### [YOUR TASK]
Nothing but the lines from the line with "max-delay path: cells" through the end of the data is to be copied, and each is to be copied exactly.

### [EXTRACTED INFORMATION]
$ cat src/rtl/mem_access.sv
// mem_access: RV32 memory stage; byte/half/word load/store over a req/gnt/rvalid port, registered MD_* bus.
module mem_access #(
    parameter int XLEN        = 32,
    parameter int INSTR_WIDTH = 32
) (
    input  logic                   clk_i,
    input  logic                   rst_n_i,
    input  logic                   E_valid_i,
    input  logic [INSTR_WIDTH-1:0] E_instr_i,
    input  logic [XLEN-1:0]        E_valE_i,
    input  logic [XLEN-1:0]        E_valB_i,
    input  logic                   E_sel_reg_i,
    input  logic                   E_mem_rd_i,
    input  logic                   E_mem_wr_i,
    input  logic [2:0]             E_funct3_i,
    input  logic [4:0]             E_rd_i,
    input  logic                   E_wb_en_i,
    output logic                   M_stall_o,
    output logic                   dmem_req_o,
    output logic                   dmem_we_o,
    output logic [XLEN-1:0]        dmem_addr_o,
    output logic [XLEN-1:0]        dmem_wdata_o,
    output logic [3:0]             dmem_wstrb_o,
    input  logic                   dmem_gnt_i,
    input  logic                   dmem_rvalid_i,
    input  logic [XLEN-1:0]        dmem_rdata_i,
    output logic                   MD_valid_o,
    output logic [INSTR_WIDTH-1:0] MD_instr_o,
    output logic                   MD_sel_reg_o,
    output logic [XLEN-1:0]        MD_valE_o,
    output logic [XLEN-1:0]        MD_valM_o,
    output logic [4:0]             MD_rd_o,
    output logic                   MD_wb_en_o,
    output logic                   MD_misalign_o
);
    typedef enum logic [1:0] {IDLE, REQ, WAIT_R} state_t;
    state_t state, state_nxt;
    logic                   is_mem, misalign, accept, done;
    logic [7:0]             byte_v;
    logic [15:0]            half_v;
    logic [XLEN-1:0]        load_val;
    logic [INSTR_WIDTH-1:0] instr_q;
    logic [XLEN-1:0]        valE_q;
    logic [2:0]             funct3_q;
    logic [4:0]             rd_q;
    logic                   sel_q, wb_q;

    always_comb begin
        is_mem    = E_mem_rd_i | E_mem_wr_i;
        misalign  = E_funct3_i[1:0] == 2'b00 ? 1'b0 :
                    E_funct3_i[1:0] == 2'b01 ? E_valE_i[0] : |E_valE_i[1:0];
        accept    = state == IDLE && E_valid_i;
        done      = (state == REQ && dmem_gnt_i && dmem_we_o) || (state == WAIT_R && dmem_rvalid_i);
        M_stall_o = state != IDLE;
        dmem_req_o = state == REQ;
        byte_v    = 8'(dmem_rdata_i >> {valE_q[1:0], 3'b000});
        half_v    = valE_q[1] ? dmem_rdata_i[31:16] : dmem_rdata_i[15:0];
        load_val  = funct3_q == 3'b000 ? {{24{byte_v[7]}}, byte_v} :
                    funct3_q == 3'b001 ? {{16{half_v[15]}}, half_v} :
                    funct3_q == 3'b100 ? {24'b0, byte_v} :
                    funct3_q == 3'b101 ? {16'b0, half_v} : dmem_rdata_i;
        state_nxt = state;
        case (state)
            IDLE:    state_nxt = accept && is_mem && !misalign ? REQ : IDLE;
            REQ:     state_nxt = !dmem_gnt_i ? REQ : dmem_we_o ? IDLE : WAIT_R;
            WAIT_R:  state_nxt = dmem_rvalid_i ? IDLE : WAIT_R;
            default: state_nxt = IDLE;
        endcase
    end

    always_ff @(posedge clk_i) begin
        state <= !rst_n_i ? IDLE : state_nxt;
    end

    always_ff @(posedge clk_i) begin
        if (!rst_n_i) begin
            dmem_we_o     <= 1'b0;
            dmem_addr_o   <= '0;
            dmem_wdata_o  <= '0;
            dmem_wstrb_o  <= '0;
            instr_q       <= '0;
            valE_q        <= '0;
            funct3_q      <= '0;
            rd_q          <= '0;
            sel_q         <= 1'b0;
            wb_q          <= 1'b0;
            MD_valid_o    <= 1'b0;
            MD_instr_o    <= '0;
            MD_sel_reg_o  <= 1'b0;
            MD_valE_o     <= '0;
            MD_valM_o     <= '0;
            MD_rd_o       <= '0;
            MD_wb_en_o    <= 1'b0;
            MD_misalign_o <= 1'b0;
        end else begin
            MD_valid_o <= 1'b0;
            if (accept && is_mem && !misalign) begin
                instr_q      <= E_instr_i;
                valE_q       <= E_valE_i;
                funct3_q     <= E_funct3_i;
                rd_q         <= E_rd_i;
                sel_q        <= E_sel_reg_i;
                wb_q         <= E_wb_en_i;
                dmem_we_o    <= E_mem_wr_i;
                dmem_addr_o  <= {E_valE_i[XLEN-1:2], 2'b00};
                dmem_wdata_o <= E_funct3_i[1:0] == 2'b00 ? {4{E_valB_i[7:0]}} :
                                E_funct3_i[1:0] == 2'b01 ? {2{E_valB_i[15:0]}} : E_valB_i;
                dmem_wstrb_o <= E_funct3_i[1:0] == 2'b00 ? 4'b0001 << E_valE_i[1:0] :
                                E_funct3_i[1:0] == 2'b01 ? (E_valE_i[1] ? 4'b1100 : 4'b0011) : 4'b1111;
            end else if (accept) begin
                // misaligned memory ops complete here as a flagged, non-writing pass-through
                MD_valid_o    <= 1'b1;
                MD_instr_o    <= E_instr_i;
                MD_sel_reg_o  <= E_sel_reg_i;
                MD_valE_o     <= E_valE_i;
                MD_valM_o     <= '0;
                MD_rd_o       <= E_rd_i;
                MD_wb_en_o    <= E_wb_en_i & ~(is_mem & misalign);
                MD_misalign_o <= is_mem & misalign;
            end else if (done) begin
                MD_valid_o    <= 1'b1;
                MD_instr_o    <= instr_q;
                MD_sel_reg_o  <= sel_q;
                MD_valE_o     <= valE_q;
                MD_valM_o     <= dmem_we_o ? '0 : load_val;
                MD_rd_o       <= rd_q;
                MD_wb_en_o    <= wb_q;
                MD_misalign_o <= 1'b0;
            end
        end
    end
endmodule
$ cat config.mk
export PLATFORM = sky130hd
export DESIGN_NAME = mem_access
export DESIGN_NICKNAME = d
export VERILOG_FILES = /design/src/rtl/mem_access.sv
export SDC_FILE = /design/constraint.sdc
export NUM_CORES = 1
export LEC_CHECK = 0
export ABC_AREA = 0
export ABC_CLOCK_PERIOD_IN_PS = 2000
export BUFFER_PORTS_ARGS = -buffer_cell sky130_fd_sc_hd__buf_2
export CORE_MARGIN = 2
export CORE_UTILIZATION = 32
export DETAILED_ROUTE_END_ITERATION = 8
export PLACE_DENSITY = 0.61
export SLEW_MARGIN = 20
export SYNTH_ARGS = -nofsm -noshare
export SYNTH_HDL_FRONTEND = slang
export SYNTH_SLANG_ARGS = --single-unit
$ cat constraint.sdc
create_clock -name clk_i -period 2 [get_ports clk_i]
set_input_delay 0.4 -clock clk_i [delete_from_list [all_inputs] [get_ports clk_i]]
set_output_delay 0.4 -clock clk_i [all_outputs]
set_load 0.01 [all_outputs]
==> key figures <==
Run status
  • Status: complete, no violations

Synthesis
  • Post-Syn Area per Cell: 8.886 um^2
  • Largest cells by area after synthesis: dfxtp_1 (47%), mux2i_1 (11%), a21oi_1 (9.0%)
  • Post-synthesis register bit count: 218
  • Xor-xnor portion of the synthesized cell area: 0
  • Largest family of logic cells by synthesized area: compound AO/OA/AOI/OAI gates
  • Gate count of the mapped netlist: 1055
  • Syn. warnings: 0
  • Yosys top cell by area: dfxtp_1
  • Most frequent cells after synthesis: dfxtp_1 (218), nand2_1 (202), a21oi_1 (168)
  • Compound-cell area share of the yosys netlist: 0.2382
  • Synth Flop Type: dfxtp_1
  • Yosys top cell area share: 0.4655
  • Mux cell area share after synthesis: 0.1081
  • Number of distinct library cells after synthesis: 50
  • Simple logic cell fraction of the synthesized area: 0.1130
  • Async SR Flop Fraction: 0
  • Synth Cell Area: 9375 um^2
  • Most frequent cell after synthesis: dfxtp_1
  • Post-synthesis adder-cell area fraction: 0
  • Register area share after synthesis: 0.4655
  • EDFF count, synth: 0

Clocking
  • Max Root-Sink Buffers: 3
  • CTS sink count: 218
  • Htree depth: 1
  • Worst-Skew Late Latency: 0.52 ns
  • CTS tree: built
  • CTS Root Cell: clkbuf_16
  • Clk pin slew, worst setup/hold paths: 0.06 ns
  • CTS buffer count: 25

Timing
  • Setup TNS: 0 ns
  • Worst relative slew slack: 0.5660
  • Slew Limit Fails: 0
  • Tcrit/Tclk final: 0.9257
  • Clock skew: 0.01072 ns
  • Least-Margin Pin Slew: 0.6504 ns
  • Hold Violations, Final: 0
  • RSZ-0062 raised after global routing: false
  • Final setup vio count: 0
  • Fin crit period: 1.851 ns
  • WHS: 0.1211 ns
  • Fmax: 0.5401 GHz

Global route
  • First-pass GRT wire length: 46010 um
  • Largest net degree at the start of global routing: 95
  • Initial antenna violation count: 4
  • Vias in the first global route: 8095
  • GRT Residual Overflow: 0
  • Total track usage: 0.1840

Setup path
  • CP Data Required Time: 1.60 ns
  • Critical Path AT: 1.45 ns
  • Slowest cell delay on critical path: 0.32 ns
  • Slowest stage cell, crit path: dfxtp_1
  • Cell Chain, Critical Path: buf_4, nor2b_1, buf_2
  • CP Capture Type: output port
  • Setup CP Type: flip-flop to output port
  • Worst setup SP type: flip-flop
  • Crit Path Max Fanout: 7

Power and ir drop
  • Power Dens Cells: 957.5 nW/um^2
  • Combinational share of power: 0.159
  • Clock power frac: 0.434
  • Reg power frac: 0.407
  • Leakage: 5.300 nW
  • Switching part of the total: 0.2610
  • Peak supply drop: 0.0006816 V
  • Cell internal pwr: 0.008681 W
  • NetSw: 0.003065 W

Routing
  • Vias/cell: 5.038
  • DRC Markers: 0
  • DR WL/cell: 17.14 um
  • DRT Pass-1 Iters: 5
  • WL final: 29450 um
  • Vias: 8655
  • Post-route ant nets: 0
  • 1st-iter DRT viols: 637

Placement
  • IO buf count: 318
  • Dpl hpwl: 20370 um
  • Placed cell count: 1672
  • Final GP Congestion: 0.8961

Hold path
  • Hold Crit Class: input pin to flip-flop

Die
  • # rows: 62
  • Die Area: 30680 um^2
  • Starting Density: 0.3258
  • Height of the die: 175.2 um
  • Core area: 28780 um^2
  • Die Wd: 175.2 um
  • IO Pins: 321

Layout
  • Share of cells above drive strength 1: 0.3121
  • Post-layout nets: 1463
  • Final Non-Filler Cells: 1718
  • Final core occ: 0.4262
  • Filler instances: 2886
  • Synthesis-to-finish area growth: 30.84%

Run
  • Number of max-cap violations: 0
==> power groups by stage <==
stage | clock (W) | sequential (W) | combinational, W
final | 0.00509 | 0.00478 | 0.00187
after global routing | 0.00537 | 0.00482 | 0.00205
after floorplan | 0 | 0.00496 | 0.00101
after CTS | 0.00520 | 0.00478 | 0.00189
after detailed placement | 0 | 0.00487 | 0.00188
after global placement | 0 | 0.00486 | 0.00186
==> layout make-up <==
class                           count  area (um^2)  area share
Timing Repair Buffer              363         2130      0.1736
Multi-Input combinational cell    704         4348      0.3544
Antenna cell                        1        2.502   0.0002040
Tap cell                          384        480.5     0.03917
Clock inverter                      9        198.9     0.01622
Clock buffer                       33        715.7     0.05834
Sequential cell                   218         4364      0.3558
Inverter                            6        27.53    0.002244
==> placed cells by master, fill, tap and decap left out, drive strengths merged, types with 2 or more instances in the layout <==
master   instances
o2111ai          2
nor3b            2
a221o           16
conb             2
nor3             6
a311oi           9
clkbuf          33
clkinv           2
a21oi          168
a2111oi          3
a22o             9
bufinv           6
nor2b            5
o2bb2ai         10
nand2          203
buf            363
o21ai           20
nand2b           5
inv              7
nor2            31
a211oi          80
a2bb2oi          8
mux2i           99
dfxtp          218
o22ai            9
o21a             2
==> what timing repair did <==
action | in CTS | in global routing
setup buffers | 0 | 3
endpoints found under the setup margin | 0 | 28
gates resized for setup | 0 | 1
hold buffers | 0 | 0
endpoints found under the hold margin | 0 | 0
==> worst max-delay path: cells and delay by family (launching register included) <==
kind                   cells  cell delay, ns
AND/OR/NAND/NOR            1            0.24
flip-flops                 1            0.32
buffers and inverters      2            0.37
==> state kept, by name, indices dropped and copies added, names as in the netlist, 3 cells and up <==
signal and cells:
valE_q 32, MD_instr_o 32, instr_q 32, funct3_q 3
MD_valE_o 32, MD_rd_o 5, dmem_wdata_o 32, rd_q 5
MD_valM_o 32, dmem_wstrb_o 4
==> kinds of logic after synthesis <==
| family | Yosys count |
|---|---|
| AND/OR/NAND/NOR | 259 |
| buffers and inverters | 134 |
| other | 1 |
| multiplexers | 100 |
| flip-flops | 218 |
| AO/OA/AOI/OAI | 343 |
==> worst paths after layout <==
check                                               from                   endpoint  slack [ns]  cells past startpoint
worst min-delay path                         E_valE_i[7]     valE_q[7]$_SDFFE_PN0N_        0.12                      3
worst min register to register  instr_q[28]$_SDFFE_PN0N_   instr_q[28]$_SDFFE_PN0N_        0.45                      2
worst max-delay path                 state[0]$_SDFF_PN0_                 dmem_req_o        0.15                      3
worst max register to register       state[1]$_SDFF_PN0_  MD_valE_o[0]$_SDFFE_PN0P_        0.26                      8
==> layer usage <==
layer,up-vias,GRT usage,share of wire
li1,4259,-,-
met1,4047,0.2413,0.43
met2,295,0.3020,0.46
met3,50,0.04286,0.074
met4,4,0.05243,0.027
met5,-,0,0.00088
==> through the flow <==
step	cell area, um^2	worst slack [ns]	total power [W]
6_report	12270	0.1485	0.01175
5_1_grt	12260	0.002889	0.01224
4_1_cts	12230	0.03045	0.01187
3_5_place_dp	11310	-0.08641	0.006756
3_3_place_gp	11310	-0.005855	0.006724
2_1_floorplan	9379	0.3089	0.005966
(Power assumes the default switching activity.)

### [RESPONSE]
==> worst max-delay path: cells and delay by family (launching register included) <==
kind                   cells  cell delay, ns
AND/OR/NAND/NOR            1            0.24
flip-flops                 1            0.32
buffers and inverters      2            0.37
==> state kept, by name, indices dropped and copies added, names as in the netlist, 3 cells and up <==
signal and cells:
valE_q 32, MD_instr_o 32, instr_q 32, funct3_q 3
MD_valE_o 32, MD_rd_o 5, dmem_wdata_o 32, rd_q 5
MD_valM_o 32, dmem_wstrb_o 4
==> kinds of logic after synthesis <==
| family | Yosys count |
|---|---|
| AND/OR/NAND/NOR | 259 |
| buffers and inverters | 134 |
| other | 1 |
| multiplexers | 100 |
| flip-flops | 218 |
| AO/OA/AOI/OAI | 343 |
==> worst paths after layout <==
check                                               from                   endpoint  slack [ns]  cells past startpoint
worst min-delay path                         E_valE_i[7]     valE_q[7]$_SDFFE_PN0N_        0.12                      3
worst min register to register  instr_q[28]$_SDFFE_PN0N_   instr_q[28]$_SDFFE_PN0N_        0.45                      2
worst max-delay path                 state[0]$_SDFF_PN0_                 dmem_req_o        0.15                      3
worst max register to register       state[1]$_SDFF_PN0_  MD_valE_o[0]$_SDFFE_PN0P_        0.26                      8
==> layer usage <==
layer,up-vias,GRT usage,share of wire
li1,4259,-,-
met1,4047,0.2413,0.43
met2,295,0.3020,0.46
met3,50,0.04286,0.074
met4,4,0.05243,0.027
met5,-,0,0.00088
==> through the flow <==
step	cell area, um^2	worst slack [ns]	total power [W]
6_report	12270	0.1485	0.01175
5_1_grt	12260	0.002889	0.01224
4_1_cts	12230	0.03045	0.01187
3_5_place_dp	11310	-0.08641	0.006756
3_3_place_gp	11310	-0.005855	0.006724
2_1_floorplan	9379	0.3089	0.005966
(Power assumes the default switching activity.)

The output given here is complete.